Christmas wreaths. They are decorating numerous doorways all over Rye and help to make our town’s Christmas beautiful. These pictures taken over the last week show wonderful, creative examples to inspire you. Many are home-made, and include greenery, scented dried fruits, and even local seashells.
But where does the tradition of Christmas wreaths come from?
In ancient Greece, garlands began to be used to symbolise victory and success. Winning athletes were crowned with laurel wreaths and would hang these on their walls afterwards. Using evergreen branches to symbolise eternal life goes even further back in time – to Egypt and ancient China.
Across northern Europe, winter greenery as decoration is connected with the pagan holiday of Yule, marking the winter solstice. This 12-day festival, which was also called midwinter, was held to celebrate the returning of the sun and the seasonal cycle. In the harshness of cold winters, evergreen branches helped to remind people of renewal and survival.
With Christianity, the symbolism of wreaths was adapted into a Christmas tradition. Pruned branches of evergreen trees began to be used to decorate Christian homes from as early as the 16th century. The use of wreaths during Yule became a custom in the form of Advent wreaths. Woven into the evergreen wreaths were other items of symbolism: holly (good luck), ivy (faith, fidelity, loyalty), mistletoe (love and fertility), oak leaves (strength and protection), rosemary (love, faith, fidelity), bay (wisdom, strength), rosehips (spiritualism, love) and crab apples (marriage, fertility).
The red berries and the thorny leaves of the holly also represented the crown of thorns worn by Jesus and his red drops of blood. When Prince Albert married Queen Victoria, he brought with him to England this European tradition of greenery at Christmas – both door wreaths and Christmas trees. The word “wreath” comes from the Old English “writhan,” meaning “to twist.”

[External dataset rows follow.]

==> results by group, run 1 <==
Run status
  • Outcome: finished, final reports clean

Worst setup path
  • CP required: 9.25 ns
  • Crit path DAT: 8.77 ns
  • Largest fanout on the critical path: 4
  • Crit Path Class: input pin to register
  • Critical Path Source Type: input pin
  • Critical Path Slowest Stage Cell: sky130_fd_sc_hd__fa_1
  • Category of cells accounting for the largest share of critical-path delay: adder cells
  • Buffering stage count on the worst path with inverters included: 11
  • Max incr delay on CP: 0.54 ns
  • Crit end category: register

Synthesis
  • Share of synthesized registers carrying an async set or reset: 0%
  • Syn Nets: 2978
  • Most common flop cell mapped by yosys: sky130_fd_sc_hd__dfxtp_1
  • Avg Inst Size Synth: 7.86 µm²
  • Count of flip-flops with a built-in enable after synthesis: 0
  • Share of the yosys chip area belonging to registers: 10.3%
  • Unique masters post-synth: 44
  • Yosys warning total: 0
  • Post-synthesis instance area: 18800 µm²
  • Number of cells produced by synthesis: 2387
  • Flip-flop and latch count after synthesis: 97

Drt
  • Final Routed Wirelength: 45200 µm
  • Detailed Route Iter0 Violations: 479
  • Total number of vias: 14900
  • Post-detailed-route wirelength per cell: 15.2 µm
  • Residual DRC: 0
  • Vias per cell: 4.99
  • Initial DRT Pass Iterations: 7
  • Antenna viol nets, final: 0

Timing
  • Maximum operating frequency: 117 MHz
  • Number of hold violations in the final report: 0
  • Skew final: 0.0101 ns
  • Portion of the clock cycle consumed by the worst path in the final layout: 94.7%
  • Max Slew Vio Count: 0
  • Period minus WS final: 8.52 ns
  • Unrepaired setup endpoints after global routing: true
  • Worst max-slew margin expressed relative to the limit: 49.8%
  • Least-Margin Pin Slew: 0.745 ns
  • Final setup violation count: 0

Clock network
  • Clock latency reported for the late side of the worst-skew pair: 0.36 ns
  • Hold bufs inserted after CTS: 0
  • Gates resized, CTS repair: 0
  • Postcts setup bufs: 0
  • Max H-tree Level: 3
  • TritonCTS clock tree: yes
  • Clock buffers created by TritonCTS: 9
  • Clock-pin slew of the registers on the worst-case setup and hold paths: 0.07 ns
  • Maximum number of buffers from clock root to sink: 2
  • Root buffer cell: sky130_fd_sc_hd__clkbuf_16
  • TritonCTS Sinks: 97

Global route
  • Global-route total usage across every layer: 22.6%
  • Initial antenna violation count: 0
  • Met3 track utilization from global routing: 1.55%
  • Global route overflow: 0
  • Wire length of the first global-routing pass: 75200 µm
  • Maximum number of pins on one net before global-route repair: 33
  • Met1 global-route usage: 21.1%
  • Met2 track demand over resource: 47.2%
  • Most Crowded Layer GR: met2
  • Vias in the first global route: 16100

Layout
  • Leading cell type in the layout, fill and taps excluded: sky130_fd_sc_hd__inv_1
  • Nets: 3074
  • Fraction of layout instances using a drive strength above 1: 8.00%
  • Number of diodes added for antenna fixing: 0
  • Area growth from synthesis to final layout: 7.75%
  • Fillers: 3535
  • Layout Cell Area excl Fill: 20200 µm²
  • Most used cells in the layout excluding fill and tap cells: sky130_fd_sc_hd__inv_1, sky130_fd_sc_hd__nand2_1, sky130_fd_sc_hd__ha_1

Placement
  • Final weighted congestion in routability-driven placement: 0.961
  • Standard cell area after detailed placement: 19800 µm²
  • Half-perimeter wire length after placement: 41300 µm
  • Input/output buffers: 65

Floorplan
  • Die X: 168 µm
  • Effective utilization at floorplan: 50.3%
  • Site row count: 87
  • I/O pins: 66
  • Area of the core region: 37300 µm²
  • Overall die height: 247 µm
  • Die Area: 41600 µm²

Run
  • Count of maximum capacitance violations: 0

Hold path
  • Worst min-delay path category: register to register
### config.mk
export PLATFORM = sky130hd
export DESIGN_NAME = continued_fraction_rational_approx_core
export DESIGN_NICKNAME = d
export VERILOG_FILES = /design/src/rtl/core/cfra_pkg.sv /design/src/rtl/core/cfra_ctrl.sv /design/src/rtl/core/cfra_datapath.sv /design/src/rtl/core/continued_fraction_rational_approx_core.sv
export VERILOG_INCLUDE_DIRS = /design/src /design/src/rtl/core
export SDC_FILE = /design/constraint.sdc
export NUM_CORES = 2
export LEC_CHECK = 0
export ABC_AREA = 1
export BUFFER_PORTS_ARGS = -buffer_cell sky130_fd_sc_hd__clkbuf_2
export CORE_MARGIN = 4
export CORE_UTILIZATION = 50
export DETAILED_ROUTE_END_ITERATION = 12
export PLACE_DENSITY = 0.66
export RECOVER_POWER = 100
export SYNTH_ARGS = -nofsm -noshare
export SYNTH_HDL_FRONTEND = slang
export SYNTH_SLANG_ARGS = --single-unit
### constraint.sdc
create_clock -name clock -period 11.21 [get_ports clock]
set_clock_uncertainty 0.05 [all_clocks]
set_input_delay 1.121 -clock clock [delete_from_list [all_inputs] [get_ports clock]]
set_output_delay 1.121 -clock clock [all_outputs]
set_load 0.03 [all_outputs]
### src/rtl/core/assert_macros.svh
// Assertion macros shared by the rational approximation core.
`ifndef ASSERT_MACROS_SVH
`define ASSERT_MACROS_SVH

// Same-cycle implication, disabled while reset is high.
`define CFRA_ASSERT_IMP(label, clk, rst, ante, cons, msg) \
   label: assert property (@(posedge clk) disable iff (rst) (ante) |-> (cons)) \
      else $error(msg);

// Next-cycle implication, disabled while reset is high.
`define CFRA_ASSERT_NEXT(label, clk, rst, ante, cons, msg) \
   label: assert property (@(posedge clk) disable iff (rst) (ante) |=> (cons)) \
      else $error(msg);

`endif

### src/rtl/core/cfra_pkg.sv
// Types and constants of the continued-fraction rational approximation core.
package cfra_pkg;

   localparam int unsigned NUM_W       = 48;  // numerator width
   localparam int unsigned DEN_W       = 31;  // denominator and limit width
   localparam int unsigned TERM_W      = 31;  // largest term is 2^TERM_W - 1
   localparam int unsigned CHUNK_W     = 16;  // numerator slice per partial product
   localparam int unsigned N_CHUNKS    = NUM_W / CHUNK_W;
   localparam int unsigned CHUNK_IDX_W = 2;
   localparam int unsigned SH_W        = $clog2(NUM_W);

   localparam logic [DEN_W-1:0] DEN_RESET = DEN_W'(10000);

   typedef enum logic [2:0] {
      ST_IDLE,
      ST_DIV,
      ST_MUL_D,
      ST_CHK_D,
      ST_MUL_N,
      ST_UPDATE,
      ST_DONE
   } cfra_state_type;

   typedef struct packed {
      logic                   load;
      logic                   div_step;
      logic                   mul_d;
      logic                   chk_d;
      logic                   mul_n;
      logic                   update;
      logic                   out_load;
      logic [CHUNK_IDX_W-1:0] chunk;
   } cfra_cmd_type;

   typedef struct packed {
      logic exceed;
      logic stop;
   } cfra_status_type;

endpackage

### src/rtl/core/cfra_ctrl.sv
// Sequencer of the rational approximation core: handshakes, step counter and commands.
`include "assert_macros.svh"

module cfra_ctrl #(
   parameter int unsigned DIV_STEPS = 48
) (
   input  logic                      clock,
   input  logic                      reset,
   input  logic                      req_valid,
   output logic                      req_stall,
   output logic                      rsp_valid,
   input  logic                      rsp_stall,
   output cfra_pkg::cfra_cmd_type    cmd,
   input  cfra_pkg::cfra_status_type status
);
   import cfra_pkg::*;

   localparam int unsigned CW = $clog2(DIV_STEPS);

   cfra_state_type state_ff, state_in;
   logic [CW-1:0]  cnt_ff, cnt_in;
   logic           rsp_valid_ff, rsp_valid_in;
   logic           out_free;

   assign out_free  = !rsp_valid_ff || !rsp_stall;
   assign req_stall = (state_ff != ST_IDLE);
   assign rsp_valid = rsp_valid_ff;

   always_comb begin
      state_in = state_ff;
      case (state_ff)
         ST_IDLE: begin
            if (req_valid) state_in = ST_DIV;
         end
         ST_DIV: begin
            if (cnt_ff == CW'(DIV_STEPS - 1)) state_in = ST_MUL_D;
         end
         ST_MUL_D: begin
            state_in = ST_CHK_D;
         end
         ST_CHK_D: begin
            state_in = status.exceed ? ST_DONE : ST_MUL_N;
         end
         ST_MUL_N: begin
            if (cnt_ff == CW'(N_CHUNKS - 1)) state_in = ST_UPDATE;
         end
         ST_UPDATE: begin
            state_in = status.stop ? ST_DONE : ST_DIV;
         end
         ST_DONE: begin
            if (out_free) state_in = ST_IDLE;
         end
         default: begin
            state_in = ST_IDLE;
         end
      endcase
   end

   always_comb begin
      cmd          = '0;
      cmd.chunk    = cnt_ff[CHUNK_IDX_W-1:0];
      case (state_ff)
         ST_IDLE:   cmd.load     = req_valid;
         ST_DIV:    cmd.div_step = 1'b1;
         ST_MUL_D:  cmd.mul_d    = 1'b1;
         ST_CHK_D:  cmd.chk_d    = 1'b1;
         ST_MUL_N:  cmd.mul_n    = 1'b1;
         ST_UPDATE: cmd.update   = 1'b1;
         ST_DONE:   cmd.out_load = out_free;
         default:   cmd.load     = 1'b0;
      endcase
   end

   // The counter restarts whenever the state changes.
   always_comb begin
      if (state_in != state_ff) begin
         cnt_in = '0;
      end else begin
         cnt_in = cnt_ff + CW'(1);
      end
   end

   always_comb begin
      if (cmd.out_load) begin
         rsp_valid_in = 1'b1;
      end else begin
         rsp_valid_in = rsp_valid_ff && rsp_stall;
      end
   end

   always_ff @(posedge clock) begin
      if (reset) begin
         state_ff     <= ST_IDLE;
         cnt_ff       <= '0;
         rsp_valid_ff <= 1'b0;
      end else begin
         state_ff     <= state_in;
         cnt_ff       <= cnt_in;
         rsp_valid_ff <= rsp_valid_in;
      end
   end

   `CFRA_ASSERT_NEXT(a_load_starts_div, clock, reset, cmd.load, (state_ff == ST_DIV) && (cnt_ff == '0), "accepted beat did not start a division")
   `CFRA_ASSERT_IMP(a_chunk_in_range, clock, reset, state_ff == ST_MUL_N, cnt_ff < CW'(N_CHUNKS), "numerator slice index out of range")

endmodule

### src/rtl/core/cfra_datapath.sv
// Datapath of the rational approximation core: serial divider, convergent matrix, output register.
`include "assert_macros.svh"

module cfra_datapath #(
   parameter int unsigned FRAC_BITS = 32,
   parameter int unsigned INT_BITS  = 16
) (
   input  logic                                 clock,
   input  logic                                 reset,
   input  cfra_pkg::cfra_cmd_type               cmd,
   output cfra_pkg::cfra_status_type            status,
   input  logic [cfra_pkg::DEN_W-1:0]           max_den,
   input  logic [cfra_pkg::NUM_W-1:0]           req_x_value,
   output logic [cfra_pkg::NUM_W-1:0]           rsp_numerator,
   output logic [cfra_pkg::DEN_W-1:0]           rsp_denominator
);
   import cfra_pkg::*;

   localparam int unsigned PW = INT_BITS + FRAC_BITS;   // dividend width
   localparam int unsigned QW = FRAC_BITS + 1;          // divisor width
   localparam int unsigned PPW = TERM_W + CHUNK_W;
   localparam int unsigned TLW = QW + TERM_W;

   logic [PW-1:0]      p_ff, p_in;
   logic [QW-1:0]      q_ff, q_in;
   logic [QW-1:0]      rem_ff, rem_in;
   logic [NUM_W-1:0]   n_cur_ff, n_cur_in, n_prev_ff, n_prev_in;
   logic [DEN_W-1:0]   d_cur_ff, d_cur_in, d_prev_ff, d_prev_in;
   logic [2*DEN_W-1:0] dprod_ff, dprod_in;
   logic [NUM_W-1:0]   acc_ff, acc_in;
   logic               stop_ff, stop_in;
   logic [NUM_W-1:0]   num_out_ff;
   logic [DEN_W-1:0]   den_out_ff;

   logic [DEN_W-1:0]    limit;
   logic [PW+NUM_W-1:0] x_ext;
   logic [PW+TERM_W-1:0] p_ext;
   logic [TERM_W-1:0]   term;
   logic [QW:0]         trial;
   logic [QW:0]         trial_diff;
   logic                ge;
   logic [2*DEN_W:0]    den_next;
   logic [TLW-1:0]      tl_r;
   logic [SH_W-1:0]     sh;
   logic [CHUNK_W-1:0]  slice;
   logic [PPW-1:0]      pp;
   logic [NUM_W-1:0]    pp_sh;

   assign limit = (max_den == '0) ? DEN_W'(1) : max_den;
   assign x_ext = {PW'(0), req_x_value};
   assign p_ext = {TERM_W'(0), p_ff};
   assign term  = p_ext[TERM_W-1:0];

   // One restoring division step per cycle.
   assign trial      = {rem_ff, p_ff[PW-1]};
   assign trial_diff = trial - {1'b0, q_ff};
   assign ge         = (trial >= {1'b0, q_ff});

   assign den_next = (2*DEN_W+1)'(dprod_ff) + (2*DEN_W+1)'(d_prev_ff);
   // Largest term times remainder, as (r << TERM_W) - r.
   assign tl_r     = {rem_ff, TERM_W'(0)} - TLW'(rem_ff);

   assign sh    = SH_W'(cmd.chunk) * SH_W'(CHUNK_W);
   assign slice = CHUNK_W'(n_cur_ff >> sh);
   assign pp    = PPW'(slice) * PPW'(term);
   assign pp_sh = NUM_W'(pp) << sh;

   assign status.exceed = (den_next > (2*DEN_W+1)'(limit));
   assign status.stop   = stop_ff;

   always_comb begin
      p_in      = p_ff;
      q_in      = q_ff;
      rem_in    = rem_ff;
      n_cur_in  = n_cur_ff;
      n_prev_in = n_prev_ff;
      d_cur_in  = d_cur_ff;
      d_prev_in = d_prev_ff;
      dprod_in  = dprod_ff;
      acc_in    = acc_ff;
      stop_in   = stop_ff;
      if (cmd.load) begin
         p_in      = x_ext[PW-1:0];
         q_in      = {1'b1, FRAC_BITS'(0)};
         rem_in    = '0;
         n_cur_in  = NUM_W'(1);
         n_prev_in = '0;
         d_cur_in  = '0;
         d_prev_in = DEN_W'(1);
      end
      if (cmd.div_step) begin
         p_in   = {p_ff[PW-2:0], ge};
         rem_in = ge ? trial_diff[QW-1:0] : trial[QW-1:0];
      end
      if (cmd.mul_d) begin
         dprod_in = (2*DEN_W)'(d_cur_ff) * (2*DEN_W)'(term);
         acc_in   = '0;
      end
      if (cmd.chk_d) begin
         // A zero remainder also lands here, as tl_r is then zero.
         stop_in = (TLW'(q_ff) > tl_r);
      end
      if (cmd.mul_n) begin
         acc_in = acc_ff + pp_sh;
      end
      if (cmd.update) begin
         n_prev_in = n_cur_ff;
         n_cur_in  = acc_ff + n_prev_ff;
         d_prev_in = d_cur_ff;
         d_cur_in  = den_next[DEN_W-1:0];
         p_in      = PW'(q_ff);
         q_in      = rem_ff;
         rem_in    = '0;
      end
   end

   always_ff @(posedge clock) begin
      p_ff      <= p_in;
      q_ff      <= q_in;
      rem_ff    <= rem_in;
      n_cur_ff  <= n_cur_in;
      n_prev_ff <= n_prev_in;
      d_cur_ff  <= d_cur_in;
      d_prev_ff <= d_prev_in;
      dprod_ff  <= dprod_in;
      acc_ff    <= acc_in;
      stop_ff   <= stop_in;
      if (cmd.out_load) begin
         num_out_ff <= n_cur_ff;
         den_out_ff <= d_cur_ff;
      end
   end

   assign rsp_numerator   = num_out_ff;
   assign rsp_denominator = den_out_ff;

   `CFRA_ASSERT_NEXT(a_rem_below_divisor, clock, reset, cmd.div_step, rem_ff < q_ff, "division remainder not below divisor")
   `CFRA_ASSERT_NEXT(a_den_within_limit, clock, reset, cmd.update, d_cur_ff <= limit, "denominator exceeds the limit")

endmodule

### src/rtl/core/continued_fraction_rational_approx_core.sv
// Top level of the continued-fraction best rational approximation core.
// Each applied term runs the serial division, the denominator product and limit check, the
// numerator product in slices and the matrix update; a rejected last term ends after the limit
// check. rsp_valid rises as the result enters the output register; division yields one bit per cycle.
// Throughput: one item in flight; the next beat is taken once the result is in the output register.
// Reset (synchronous, active high) idles the sequencer, empties the output and sets the limit to 10000.

module continued_fraction_rational_approx_core #(
   parameter int unsigned FRAC_BITS = 32,
   parameter int unsigned INT_BITS  = 16
) (
   input  logic                           clock,
   input  logic                           reset,
   input  logic                           req_valid,
   output logic                           req_stall,
   input  logic [cfra_pkg::NUM_W-1:0]     req_x_value,
   output logic                           rsp_valid,
   input  logic                           rsp_stall,
   output logic [cfra_pkg::NUM_W-1:0]     rsp_numerator,
   output logic [cfra_pkg::DEN_W-1:0]     rsp_denominator,
   input  logic                           csr_valid,
   output logic                           csr_ready,
   input  logic [cfra_pkg::DEN_W-1:0]     csr_max_denominator
);
   import cfra_pkg::*;

   // The limit register. Writes are expected only while the core is idle, so the
   // register is always open to a beat.
   logic [DEN_W-1:0] max_den_ff, max_den_in;

   cfra_cmd_type    cmd;
   cfra_status_type status;

   assign csr_ready = 1'b1;

   always_comb begin
      if (csr_valid && csr_ready) begin
         max_den_in = csr_max_denominator;
      end else begin
         max_den_in = max_den_ff;
      end
   end

   always_ff @(posedge clock) begin
      if (reset) begin
         max_den_ff <= DEN_RESET;
      end else begin
         max_den_ff <= max_den_in;
      end
   end

   // The sequencer walks the Euclid steps: a full-width serial division for the
   // term, the denominator product and limit check, then the numerator product
   // in slices and the matrix update.
   cfra_ctrl #(
      .DIV_STEPS (INT_BITS + FRAC_BITS)
   ) u_ctrl (
      .clock     (clock),
      .reset     (reset),
      .req_valid (req_valid),
      .req_stall (req_stall),
      .rsp_valid (rsp_valid),
      .rsp_stall (rsp_stall),
      .cmd       (cmd),
      .status    (status)
   );

   // The datapath holds the divider, the convergent matrix and the output register.
   cfra_datapath #(
      .FRAC_BITS (FRAC_BITS),
      .INT_BITS  (INT_BITS)
   ) u_datapath (
      .clock           (clock),
      .reset           (reset),
      .cmd             (cmd),
      .status          (status),
      .max_den         (max_den_ff),
      .req_x_value     (req_x_value),
      .rsp_numerator   (rsp_numerator),
      .rsp_denominator (rsp_denominator)
   );

endmodule

==> out/summary.json <==
{
  "outcome": {"value": "finished, violations left"},
  "violations": {"value": "capacitance limit, slew limit"},
  "final_layout_size_suffix_gt1_frac": {"value": 0.0397},
  "worst_case_setup_margin_in_the_final_layout": {"value": 0.715, "unit": "ns"},
  "routed_wirelength": {"value": 266000, "unit": "µm"},
  "report.final.slew_viol_count": {"value": 865},
  "grtUsageTotal": {"value": 0.317},
  "syn-instance-count": {"value": 10331},
  "min_path_type": {"value": "reg -> reg"},
  "post_drt_wl_per_cell": {"value": 21.2, "unit": "µm"},
  "ys_top_cells_by_area": {"value": "fa_1, edfxtp_1, inv_1"},
  "detail_route.vias_per_cell": {"value": 5.45},
  "clock_pin_transition_on_the_worst_setup_and_hold_timing_paths": {"value": 0.07, "unit": "ns"},
  "final.setup.tns": {"value": 0, "unit": "ns"},
  "worstMarginPinSlew": {"value": 4.84, "unit": "ns"},
  "synth.largest_area_cell": {"value": "fa_1"},
  "worstSetupPathType": {"value": "reg -> reg"},
  "cts-root-buf": {"value": "clkbuf_16"},
  "period_share": {"value": 0.936},
  "port-buffer-count": {"value": 164},
  "syn_area": {"value": 81000, "unit": "µm²"},
  "postSynthAreaPerCell": {"value": 7.84, "unit": "µm²"},
  "hold_viol": {"value": 0},
  "worst_setup_path_end_kind": {"value": "flop"},
  "core.rowCount": {"value": 147},
  "sequential_standard_cell_area": {"value": 14200, "unit": "µm²"},
  "ys_flop_type": {"value": "edfxtp_1"},
  "number_of_antenna_violations_at_the_first_check_in_global_routing": {"value": 7},
  "gp_congestion": {"value": 1.02},
  "ys_warnings": {"value": 0},
  "clock_path_buffers": {"value": 3},
  "area_growth": {"value": 6.27, "unit": "%"},
  "timing.final.crit_period": {"value": 10.50, "unit": "ns"},
  "number_of_flops_mapped_to_enable_cells_by_yosys": {"value": 414},
  "first_global_vias": {"value": 70765},
  "dr_total_vias": {"value": 68195},
  "arrival": {"value": 11.01, "unit": "ns"},
  "setup-violations-final": {"value": 0},
  "timing.slew.headroom": {"value": -2.23},
  "dp_hpwl": {"value": 215000, "unit": "µm"},
  "post_route_ant_nets": {"value": 0},
  "grt_setup_unrepaired": {"value": "false"},
  "final_net_count": {"value": 12243},
  "synth_top_area_frac": {"value": 0.308},
  "max-cap-violations": {"value": 21},
  "remaining_drc_errors": {"value": 0},
  "netlist-cell-type-count": {"value": 78},
  "placement.setup.worst_slack": {"value": 1.02, "unit": "ns"},
  "fillers": {"value": 15520},
  "cts_made_buffers": {"value": 60},
  "initialDrtViolationCount": {"value": 5147},
  "startpoint_type": {"value": "flop"},
  "die_area": {"value": 169000, "unit": "µm²"},
  "cts.sink_count": {"value": 503},
  "synthesis_stage_register_bit_count": {"value": 503},
  "number_of_detailed_route_iterations_in_the_first_pass": {"value": 7},
  "start_util": {"value": 0.504},
  "synthArstFlopShare": {"value": 0},
  "ys_seq_area_frac": {"value": 0.175},
  "footprint_of_the_multi_input_gates": {"value": 55700, "unit": "µm²"},
  "cp_slowest_stage_delay": {"value": 2.13, "unit": "ns"},
  "worst_skew_pair.late_latency": {"value": 0.71, "unit": "ns"},
  "fp.dieH": {"value": 411, "unit": "µm"},
  "cts-hold-fix-buffers": {"value": 0},
  "core_area": {"value": 161000, "unit": "µm²"},
  "tritoncts_clock_tree": {"value": "done"},
  "htreeDepth": {"value": 2},
  "path_max_fanout": {"value": 39},
  "dieWidth": {"value": 411, "unit": "µm"},
  "pin_count_of_the_biggest_net_entering_global_routing": {"value": 120},
  "critical_path_required": {"value": 11.73, "unit": "ns"},
  "post_cts_resize_count": {"value": 0},
  "first_pass_grt_wire_length": {"value": 412000, "unit": "µm"},
  "worst_path_max_delay_cell": {"value": "clkbuf_1"},
  "count_of_buffers_added_by_post_cts_timing_repair_for_setup": {"value": 0},
  "overflow_left_after_global_routing": {"value": 0},
  "fmax": {"value": 95.3, "unit": "MHz"},
  "nets_in_the_synthesized_netlist": {"value": 12262},
  "i_o_pin_cnt": {"value": 166}
}
==> synth_stat cells (6+ instances only) <==
library cell and count:
a21boi_0 6, buf_1 44, o21bai_1 21, nor4_1 23, a31oi_1 73, a22oi_1 19
nand4_1 58, nor2_1 662, nand3_1 194, clkbuf_1 316, o221ai_1 24, a21oi_2 7
or2_2 19, fa_1 1245, o21ai_0 327, ha_1 602, nor2_4 10, o31ai_1 8
nand2_2 12, dfxtp_1 89, a211oi_1 8, nor2_2 12, nor3_1 70, and3_1 9
a21o_1 24, nand2_4 6, nand2_1 2482, a21oi_1 549, inv_1 2567, xnor2_1 52
xor2_1 146, edfxtp_1 414, o21a_1 50, inv_2 11, o21ai_1 28, buf_6 6
nand3b_1 11, buf_2 17, o211ai_1 43
==> stage by stage <==
stage                     hold WS, ns  cell area [µm²]  cells   util
after CTS                       0.397            86400  12520  0.537
after floorplan                 0.376            81000  10331      -
after detailed placement        0.383            84300  12410  0.524
after global placement          0.388            84300  12410  0.524
after global routing            0.399            86100  12520  0.536
final                           0.395            86100  12523  0.536
==> kinds of logic (layout without fill, tap and decap cells) <==
kind of cell	Yosys count	in the layout	share of synthesized area
other cells	1	4	0.0000463
compound gates	1232	1232	0.0868
flops	503	503	0.175
fa+ha+maj	1847	1847	0.401
simple gates	3583	3583	0.177
buf+inv	2966	2995	0.138
xor+xnor	199	199	0.0216
==> routing by layer <==
layer  wire length [µm]  track usage  vias up
li1                   -            -    31189
met1             108000        0.410    34082
met2             129000        0.546     2367
met3              17900       0.0460      553
met4              11000        0.111        4
met5                 27            0        -
==> path summary, 6_finish.rpt <==
kind / start / to / slack, ns / cells after the start
setup / recovery: u_datapath.p_ff[0] / u_datapath.acc_ff[45] / 0.71 / 32
hold / removal: u_datapath.d_cur_ff[16] / u_datapath.rsp_denominator[16] / 0.40 / 0
setup reg to reg: u_datapath.p_ff[0] / u_datapath.acc_ff[45] / 0.71 / 32
hold reg to reg: u_datapath.d_cur_ff[16] / u_datapath.rsp_denominator[16] / 0.40 / 0
==> sequential cells by signal, indices dropped and copies added, names as in the netlist <==
name,cells
max_den_ff,31
u_datapath.rsp_numerator,48
u_datapath.d_cur_ff,31
u_datapath.rsp_denominator,31
u_datapath.stop_ff,1
u_datapath.d_prev_ff,31
u_datapath.p_ff,48
u_datapath.n_cur_ff,48
u_ctrl.cnt_ff,6
u_datapath.n_prev_ff,48
u_datapath.dprod_ff,62
u_datapath.acc_ff,48
u_datapath.q_ff,33
u_ctrl.state_ff,3
u_datapath.rem_ff,33
u_ctrl.rsp_valid,1
==> placed cells by master (no fill, tap or decap), drive strengths merged, types with 3 or more instances in the layout <==
cell type / synthesis / final
o221ai: 24 / 24
o21a: 50 / 50
a21o: 24 / 24
a31oi: 74 / 74
nor3: 76 / 76
nand4: 58 / 58
o2111ai: 5 / 5
o21bai: 23 / 23
bufinv: 0 / 7
nand2: 2500 / 2500
fa: 1245 / 1245
buf: 68 / 118
nand3b: 11 / 11
ha: 602 / 602
nand3: 195 / 195
nor4: 23 / 23
a221oi: 5 / 5
clkinv: 1 / 22
o22ai: 5 / 5
inv: 2579 / 2582
o21ai: 361 / 361
edfxtp: 414 / 414
or2: 23 / 23
and3: 9 / 9
a22oi: 19 / 19
o211ai: 44 / 44
dfxtp: 89 / 89
clkbuf: 318 / 256
o31ai: 8 / 8
a21boi: 10 / 10
xnor2: 52 / 52
xor2: 147 / 147
nor2: 685 / 685
clkinvlp: 0 / 10
diode: 0 / 3
a21oi: 557 / 557
a211oi: 9 / 9
==> layout make-up <==
| class | count | area share |
|---|---|---|
| flip-flops and latches | 503 | 0.165 |
| inverters | 2580 | 0.113 |
| clock buffers | 69 | 0.0183 |
| multi-input cells | 6862 | 0.647 |
| well taps | 2160 | 0.0314 |
| repair buffers | 305 | 0.0204 |
| diodes | 3 | 0.0000872 |
| clock inverters | 41 | 0.00572 |
==> worst max-delay path, delay by kind of cell (launching register included) <==
kind                     cells  cell delay [ns]
AND/OR/NAND/NOR              8             1.34
adder cells (fa/ha/maj)      8             2.74
AO/OA/AOI/OAI                9             2.33
buffers and inverters        6             2.52
XOR/XNOR                     1             0.49
flip-flops                   1             0.89
Power is left out: the tool's default activity adds up to more than one toggle a clock period on the data nets, which glitch-free logic cannot reach.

People have used their front doors as a way of identification and decoration for centuries. In England, it wasn’t until the early 1700s when the numbering of houses became a common way of identifying who lived where, partly to make postal delivery much easier. Before this, property had names, or other kinds of identification.
Mermaid Street is still famous for its particular house names, instead of a numbered system. In London, elaborate leaded fan-lights above doorways, for example, were ways to identify who lived where. People often sent correspondence to people with their own unique fan-light design as the letterhead.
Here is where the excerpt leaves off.